> DIRECTIONS FOR THIS TASK
Down to the last line, repeat the data below exactly.

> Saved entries
main:
// x_corr
module x_corr #(parameter xi_bits = 12,
                parameter xq_bits = 12,
                parameter yi_bits = 12,
                parameter yq_bits = 12,
                parameter i_bits = 31,
                parameter q_bits = 31,
                parameter length = 102,
                parameter length_counter_bits = 7,
                parameter out_max_bits = 62
                )
   (input clk,
    input                              rst,
    output                             s_axis_tready,
    input [xi_bits - 1:0]              xi,
    input [xq_bits - 1:0]              xq,
    input [yi_bits - 1:0]              yi,
    input [yq_bits - 1:0]              yq,
    input                              m_axis_tvalid,
    input                              m_axis_tready,
    output [out_max_bits - 1:0]        out_max,
    output [length_counter_bits - 1:0] index,
    output                             s_axis_tvalid
    );
   wire                                s_axis_product_tvalid;
   wire                                m_axis_x_tvalid;
   wire                                m_axis_y_tvalid;
  ...
Size: roughly 690 flip-flops, ~120 I/O pins, ~120000 um2 of cells after synthesis.
Settings: LEC_CHECK=0, CAP_MARGIN=35, CELL_PAD_IN_SITES_DETAIL_PLACEMENT=0, CORE_MARGIN=3, CORE_UTILIZATION=72, CTS_CLUSTER_DIAMETER=52, CTS_CLUSTER_SIZE=14, GPL_ROUTABILITY_DRIVEN=1, MIN_ROUTING_LAYER=met1, PLACE_DENSITY_LB_ADDON=0.18, SETUP_SLACK_MARGIN=0.83, SLEW_MARGIN=20; clock period 7.41 ns.
run.sh (not shown) runs the stock make flow with config.mk's settings and CLKGATE_MAP_FILE=.
What the final checks of main revealed, after a flow that finished every stage, was a layout that fails on negative setup slack.
For the feature branch, these inputs were changed with respect to main:
Settings: a change of PLACE_DENSITY_LB_ADDON from 0.18 to 0.04; a change of CTS_CLUSTER_SIZE from 14 to 13; a change of CTS_CLUSTER_DIAMETER from 52 to 109; a change of SETUP_SLACK_MARGIN from 0.83 to 4.71; a change of CAP_MARGIN from 35 to 20; a change of CORE_MARGIN from 3 to 2; a change of the clock period (ns, I/O delays scaled along) from 7.41 to 15.8.
Findings:
The feature branch ended with every stage complete and zero timing, DRC or antenna violations. The feature branch ends up with lower portion of total power attributed to the clock network than main does. Between main and the feature branch, total of endpoints with negative setup slack in the final report decreased. Fraction of synthesis flops using an asynchronous set or reset pin essentially unchanged between main and the feature branch. The worst hold path stage count on the feature branch is in line with that on main. Final instance area: the feature branch vs main down 17000 um2. Taking main as the reference, in the feature branch post-route total power went down 61%; number of cells on the critical path now sits lower; power per cell area shrank by about 55%. On pre-CTS setup slack: between main and the feature branch, it ends up lower for main. Relative to main, final cell count has decreased by 1328 in the feature branch.


Setup of north:
Starting RTL as in the previous note.
==> flow/config.mk <==
export PLATFORM = sky130hd
export DESIGN_NAME = x_corr
export DESIGN_NICKNAME = x_corr
export VERILOG_FILES = /design/flow/design.v
export SDC_FILE = /design/flow/constraint.sdc
export NUM_CORES = 4
export LEC_CHECK = 0
export ABC_AREA = 1
export CAP_MARGIN = 20
export CELL_PAD_IN_SITES_DETAIL_PLACEMENT = 0
export CORE_MARGIN = 2
export CORE_UTILIZATION = 72
export CTS_CLUSTER_DIAMETER = 252
export CTS_CLUSTER_SIZE = 13
export GPL_ROUTABILITY_DRIVEN = 1
export MIN_ROUTING_LAYER = met1
export SETUP_SLACK_MARGIN = 1.81
export SLEW_MARGIN = 20
==> flow/constraint.sdc <==
create_clock -name core_clock -period 14.8 [get_ports {clk}]
set_input_delay 2.9600 -clock core_clock [delete_from_list [all_inputs] [get_ports {clk}]]
set_output_delay 2.9600 -clock core_clock [all_outputs]
set_load 0.01 [all_outputs]
## Diff of input files: south against north
- CTS_CLUSTER_SIZE: 13 -> unset
- CORE_UTILIZATION: 72 -> 40
- MIN_ROUTING_LAYER: met1 -> unset
- ABC_AREA: 1 -> unset
- CTS_CLUSTER_DIAMETER: 252 -> unset
- SETUP_SLACK_MARGIN: 1.81 -> unset
- GPL_ROUTABILITY_DRIVEN: 1 -> unset
- CELL_PAD_IN_SITES_DETAIL_PLACEMENT: 0 -> unset
- the clock period (ns, I/O delays scaled along): 14.8 -> 9.08
### Flow results
Comparing south and north, the higher shortest clock period the worst path allows after layout was measured on north. Proportion of power drawn by the clock network: higher on south. Final wirelength ended up 14% lower on south than on north.
Input changes introduced in east (baseline for comparison: south):
- an added CTS_CLUSTER_DIAMETER of 398
- an added ABC_AREA of 1
- a change of CORE_UTILIZATION from 40 to 72
- an added CTS_CLUSTER_SIZE of 99
- a change of the clock period (ns, I/O delays scaled along) from 9.08 to 2.02
## What came out
east failed in 5_1_grt with GRT-0232.
Compared to south, east has cell area reported after detailed placement 22% higher.
Of east and south, it is east that has the lower row count.
Post-synthesis adder-cell area fraction: higher on south
Total cell area reported by yosys after synthesis went up by a little under 10% going from south to east.
Re synthesized cell count: south was lower than east.
Re sequential area share after synthesis: south and east aren't equal, and the lower value belongs to east.
Sort south and east by count of placed standard cells including taps desc -> top: east
Net count of the mapped netlist (east / south): 1.3
--- input diff east..west ---
- CTS_CLUSTER_DIAMETER: 398 -> unset
- ABC_AREA: 1 -> unset
- PLACE_DENSITY_LB_ADDON: unset -> 0.2
- CTS_CLUSTER_SIZE: 99 -> unset
- SETUP_SLACK_MARGIN: unset -> 1.57
- the clock period (ns, I/O delays scaled along): 2.02 -> 8.11
Status for west and east: clean finish in west only
east did not finish; the tool stopped in 5_1_grt with error GRT-0232.
Compared to east, west has post-synthesis cell count from yosys about 24% lower.
Per the comparison of west with east, starting utilization of the core area fell by 0.31 points, overall die height lost 4.2%, standard cell core area lost 14000 um^2.
No activity file was given, so power comes from the tool's default toggle rates.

> TASK SOLUTION
main:
// x_corr
module x_corr #(parameter xi_bits = 12,
                parameter xq_bits = 12,
                parameter yi_bits = 12,
                parameter yq_bits = 12,
                parameter i_bits = 31,
                parameter q_bits = 31,
                parameter length = 102,
                parameter length_counter_bits = 7,
                parameter out_max_bits = 62
                )
   (input clk,
    input                              rst,
    output                             s_axis_tready,
    input [xi_bits - 1:0]              xi,
    input [xq_bits - 1:0]              xq,
    input [yi_bits - 1:0]              yi,
    input [yq_bits - 1:0]              yq,
    input                              m_axis_tvalid,
    input                              m_axis_tready,
    output [out_max_bits - 1:0]        out_max,
    output [length_counter_bits - 1:0] index,
    output                             s_axis_tvalid
    );
   wire                                s_axis_product_tvalid;
   wire                                m_axis_x_tvalid;
   wire                                m_axis_y_tvalid;
  ...
Size: roughly 690 flip-flops, ~120 I/O pins, ~120000 um2 of cells after synthesis.
Settings: LEC_CHECK=0, CAP_MARGIN=35, CELL_PAD_IN_SITES_DETAIL_PLACEMENT=0, CORE_MARGIN=3, CORE_UTILIZATION=72, CTS_CLUSTER_DIAMETER=52, CTS_CLUSTER_SIZE=14, GPL_ROUTABILITY_DRIVEN=1, MIN_ROUTING_LAYER=met1, PLACE_DENSITY_LB_ADDON=0.18, SETUP_SLACK_MARGIN=0.83, SLEW_MARGIN=20; clock period 7.41 ns.
run.sh (not shown) runs the stock make flow with config.mk's settings and CLKGATE_MAP_FILE=.
What the final checks of main revealed, after a flow that finished every stage, was a layout that fails on negative setup slack.
For the feature branch, these inputs were changed with respect to main:
Settings: a change of PLACE_DENSITY_LB_ADDON from 0.18 to 0.04; a change of CTS_CLUSTER_SIZE from 14 to 13; a change of CTS_CLUSTER_DIAMETER from 52 to 109; a change of SETUP_SLACK_MARGIN from 0.83 to 4.71; a change of CAP_MARGIN from 35 to 20; a change of CORE_MARGIN from 3 to 2; a change of the clock period (ns, I/O delays scaled along) from 7.41 to 15.8.
Findings:
The feature branch ended with every stage complete and zero timing, DRC or antenna violations. The feature branch ends up with lower portion of total power attributed to the clock network than main does. Between main and the feature branch, total of endpoints with negative setup slack in the final report decreased. Fraction of synthesis flops using an asynchronous set or reset pin essentially unchanged between main and the feature branch. The worst hold path stage count on the feature branch is in line with that on main. Final instance area: the feature branch vs main down 17000 um2. Taking main as the reference, in the feature branch post-route total power went down 61%; number of cells on the critical path now sits lower; power per cell area shrank by about 55%. On pre-CTS setup slack: between main and the feature branch, it ends up lower for main. Relative to main, final cell count has decreased by 1328 in the feature branch.


Setup of north:
Starting RTL as in the previous note.
==> flow/config.mk <==
export PLATFORM = sky130hd
export DESIGN_NAME = x_corr
export DESIGN_NICKNAME = x_corr
export VERILOG_FILES = /design/flow/design.v
export SDC_FILE = /design/flow/constraint.sdc
export NUM_CORES = 4
export LEC_CHECK = 0
export ABC_AREA = 1
export CAP_MARGIN = 20
export CELL_PAD_IN_SITES_DETAIL_PLACEMENT = 0
export CORE_MARGIN = 2
export CORE_UTILIZATION = 72
export CTS_CLUSTER_DIAMETER = 252
export CTS_CLUSTER_SIZE = 13
export GPL_ROUTABILITY_DRIVEN = 1
export MIN_ROUTING_LAYER = met1
export SETUP_SLACK_MARGIN = 1.81
export SLEW_MARGIN = 20
==> flow/constraint.sdc <==
create_clock -name core_clock -period 14.8 [get_ports {clk}]
set_input_delay 2.9600 -clock core_clock [delete_from_list [all_inputs] [get_ports {clk}]]
set_output_delay 2.9600 -clock core_clock [all_outputs]
set_load 0.01 [all_outputs]
## Diff of input files: south against north
- CTS_CLUSTER_SIZE: 13 -> unset
- CORE_UTILIZATION: 72 -> 40
- MIN_ROUTING_LAYER: met1 -> unset
- ABC_AREA: 1 -> unset
- CTS_CLUSTER_DIAMETER: 252 -> unset
- SETUP_SLACK_MARGIN: 1.81 -> unset
- GPL_ROUTABILITY_DRIVEN: 1 -> unset
- CELL_PAD_IN_SITES_DETAIL_PLACEMENT: 0 -> unset
- the clock period (ns, I/O delays scaled along): 14.8 -> 9.08
### Flow results
Comparing south and north, the higher shortest clock period the worst path allows after layout was measured on north. Proportion of power drawn by the clock network: higher on south. Final wirelength ended up 14% lower on south than on north.
Input changes introduced in east (baseline for comparison: south):
- an added CTS_CLUSTER_DIAMETER of 398
- an added ABC_AREA of 1
- a change of CORE_UTILIZATION from 40 to 72
- an added CTS_CLUSTER_SIZE of 99
- a change of the clock period (ns, I/O delays scaled along) from 9.08 to 2.02
## What came out
east failed in 5_1_grt with GRT-0232.
Compared to south, east has cell area reported after detailed placement 22% higher.
Of east and south, it is east that has the lower row count.
Post-synthesis adder-cell area fraction: higher on south
Total cell area reported by yosys after synthesis went up by a little under 10% going from south to east.
Re synthesized cell count: south was lower than east.
Re sequential area share after synthesis: south and east aren't equal, and the lower value belongs to east.
Sort south and east by count of placed standard cells including taps desc -> top: east
Net count of the mapped netlist (east / south): 1.3
--- input diff east..west ---
- CTS_CLUSTER_DIAMETER: 398 -> unset
- ABC_AREA: 1 -> unset
- PLACE_DENSITY_LB_ADDON: unset -> 0.2
- CTS_CLUSTER_SIZE: 99 -> unset
- SETUP_SLACK_MARGIN: unset -> 1.57
- the clock period (ns, I/O delays scaled along): 2.02 -> 8.11
Status for west and east: clean finish in west only
east did not finish; the tool stopped in 5_1_grt with error GRT-0232.
Compared to east, west has post-synthesis cell count from yosys about 24% lower.
Per the comparison of west with east, starting utilization of the core area fell by 0.31 points, overall die height lost 4.2%, standard cell core area lost 14000 um^2.
No activity file was given, so power comes from the tool's default toggle rates.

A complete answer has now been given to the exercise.